■ What to produce
In the entries below, count the lines that include the word "output" and reply with the number alone.

(Records excerpted from a collection)
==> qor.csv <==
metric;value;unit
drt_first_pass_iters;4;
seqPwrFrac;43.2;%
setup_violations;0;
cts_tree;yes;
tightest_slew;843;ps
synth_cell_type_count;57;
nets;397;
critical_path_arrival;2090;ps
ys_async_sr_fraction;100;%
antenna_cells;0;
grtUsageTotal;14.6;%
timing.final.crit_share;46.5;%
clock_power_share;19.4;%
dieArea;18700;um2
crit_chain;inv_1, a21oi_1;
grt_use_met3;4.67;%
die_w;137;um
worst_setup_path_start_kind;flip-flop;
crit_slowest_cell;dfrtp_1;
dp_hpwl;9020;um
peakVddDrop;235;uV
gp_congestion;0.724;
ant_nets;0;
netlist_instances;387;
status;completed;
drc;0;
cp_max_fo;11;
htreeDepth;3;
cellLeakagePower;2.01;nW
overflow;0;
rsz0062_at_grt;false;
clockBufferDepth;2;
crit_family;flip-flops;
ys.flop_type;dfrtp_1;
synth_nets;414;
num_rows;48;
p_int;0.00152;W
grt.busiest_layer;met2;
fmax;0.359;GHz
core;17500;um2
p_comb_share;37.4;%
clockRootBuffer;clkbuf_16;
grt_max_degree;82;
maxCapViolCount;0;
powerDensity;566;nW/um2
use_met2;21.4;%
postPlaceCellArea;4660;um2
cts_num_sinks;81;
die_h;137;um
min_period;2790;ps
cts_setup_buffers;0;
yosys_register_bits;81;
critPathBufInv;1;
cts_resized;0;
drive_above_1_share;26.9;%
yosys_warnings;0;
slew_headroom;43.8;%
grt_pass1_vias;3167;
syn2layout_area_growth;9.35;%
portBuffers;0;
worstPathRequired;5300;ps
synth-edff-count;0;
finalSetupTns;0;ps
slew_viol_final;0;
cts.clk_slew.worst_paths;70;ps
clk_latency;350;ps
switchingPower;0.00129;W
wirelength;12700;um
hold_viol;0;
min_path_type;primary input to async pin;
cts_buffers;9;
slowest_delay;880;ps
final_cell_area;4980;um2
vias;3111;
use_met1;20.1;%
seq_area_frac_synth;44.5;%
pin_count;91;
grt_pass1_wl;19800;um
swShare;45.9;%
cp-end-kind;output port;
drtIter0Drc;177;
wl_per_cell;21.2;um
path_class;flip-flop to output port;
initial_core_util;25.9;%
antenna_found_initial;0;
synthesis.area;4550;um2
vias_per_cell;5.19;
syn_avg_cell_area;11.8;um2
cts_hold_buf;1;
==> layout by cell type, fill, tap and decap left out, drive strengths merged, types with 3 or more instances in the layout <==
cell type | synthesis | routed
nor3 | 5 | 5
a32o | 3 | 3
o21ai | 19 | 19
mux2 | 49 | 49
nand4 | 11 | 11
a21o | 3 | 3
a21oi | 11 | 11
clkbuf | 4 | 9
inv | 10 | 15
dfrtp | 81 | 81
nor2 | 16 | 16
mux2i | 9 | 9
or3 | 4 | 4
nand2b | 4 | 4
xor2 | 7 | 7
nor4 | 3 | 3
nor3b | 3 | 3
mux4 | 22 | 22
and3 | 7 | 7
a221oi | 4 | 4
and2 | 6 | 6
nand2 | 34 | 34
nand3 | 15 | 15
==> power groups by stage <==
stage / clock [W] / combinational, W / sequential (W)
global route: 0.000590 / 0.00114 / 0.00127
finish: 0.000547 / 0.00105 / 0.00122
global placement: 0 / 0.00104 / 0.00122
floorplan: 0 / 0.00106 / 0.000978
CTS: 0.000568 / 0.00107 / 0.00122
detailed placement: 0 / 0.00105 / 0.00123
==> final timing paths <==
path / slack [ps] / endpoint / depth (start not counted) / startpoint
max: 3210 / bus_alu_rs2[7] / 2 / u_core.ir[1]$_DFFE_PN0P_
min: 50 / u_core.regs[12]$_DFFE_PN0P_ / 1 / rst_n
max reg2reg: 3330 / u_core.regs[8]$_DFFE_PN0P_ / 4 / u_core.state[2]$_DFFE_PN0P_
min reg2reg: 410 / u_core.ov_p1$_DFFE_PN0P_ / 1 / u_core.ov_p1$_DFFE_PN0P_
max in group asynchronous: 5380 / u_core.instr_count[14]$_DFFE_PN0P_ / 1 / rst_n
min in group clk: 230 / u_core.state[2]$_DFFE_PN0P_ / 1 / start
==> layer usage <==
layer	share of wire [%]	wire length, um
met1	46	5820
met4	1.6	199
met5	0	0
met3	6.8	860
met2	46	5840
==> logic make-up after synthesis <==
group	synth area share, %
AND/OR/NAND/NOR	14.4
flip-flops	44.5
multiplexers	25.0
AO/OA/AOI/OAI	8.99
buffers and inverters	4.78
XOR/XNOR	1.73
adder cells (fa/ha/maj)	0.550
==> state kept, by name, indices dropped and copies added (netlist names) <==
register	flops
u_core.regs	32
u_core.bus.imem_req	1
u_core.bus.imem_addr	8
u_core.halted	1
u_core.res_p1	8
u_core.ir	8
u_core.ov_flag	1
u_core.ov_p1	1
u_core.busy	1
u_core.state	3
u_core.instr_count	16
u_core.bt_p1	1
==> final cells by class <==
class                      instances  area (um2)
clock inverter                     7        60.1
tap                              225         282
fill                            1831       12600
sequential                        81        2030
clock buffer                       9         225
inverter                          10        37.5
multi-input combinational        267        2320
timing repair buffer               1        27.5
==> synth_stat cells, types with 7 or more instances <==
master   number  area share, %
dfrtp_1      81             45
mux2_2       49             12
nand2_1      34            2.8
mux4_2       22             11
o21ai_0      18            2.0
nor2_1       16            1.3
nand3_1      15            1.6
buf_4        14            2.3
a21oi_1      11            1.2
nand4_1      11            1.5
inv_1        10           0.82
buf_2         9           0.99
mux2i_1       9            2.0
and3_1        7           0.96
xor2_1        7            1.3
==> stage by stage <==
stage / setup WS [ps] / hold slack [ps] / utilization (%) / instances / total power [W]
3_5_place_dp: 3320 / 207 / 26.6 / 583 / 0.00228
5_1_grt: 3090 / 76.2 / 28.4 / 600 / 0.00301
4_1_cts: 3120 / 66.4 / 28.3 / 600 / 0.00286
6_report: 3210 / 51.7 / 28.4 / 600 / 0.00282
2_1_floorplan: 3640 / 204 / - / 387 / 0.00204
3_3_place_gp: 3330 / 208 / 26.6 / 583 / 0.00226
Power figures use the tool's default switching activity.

■ Task solution
2